Problem statement. Search the records below for "placement" and copy every line it turns up in.

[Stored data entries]
· · · ·
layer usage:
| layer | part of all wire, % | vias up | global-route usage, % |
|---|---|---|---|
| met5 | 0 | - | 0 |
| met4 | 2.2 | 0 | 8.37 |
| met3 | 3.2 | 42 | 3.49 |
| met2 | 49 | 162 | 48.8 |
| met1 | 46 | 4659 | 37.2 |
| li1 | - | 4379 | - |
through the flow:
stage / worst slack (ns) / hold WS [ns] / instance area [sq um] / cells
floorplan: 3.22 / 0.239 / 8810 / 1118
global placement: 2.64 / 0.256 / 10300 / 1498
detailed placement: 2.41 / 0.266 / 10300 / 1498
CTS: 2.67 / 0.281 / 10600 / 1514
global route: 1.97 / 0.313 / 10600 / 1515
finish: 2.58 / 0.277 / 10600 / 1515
· · · ·
Answer for this exercise.
global placement: 2.64 / 0.256 / 10300 / 1498
detailed placement: 2.41 / 0.266 / 10300 / 1498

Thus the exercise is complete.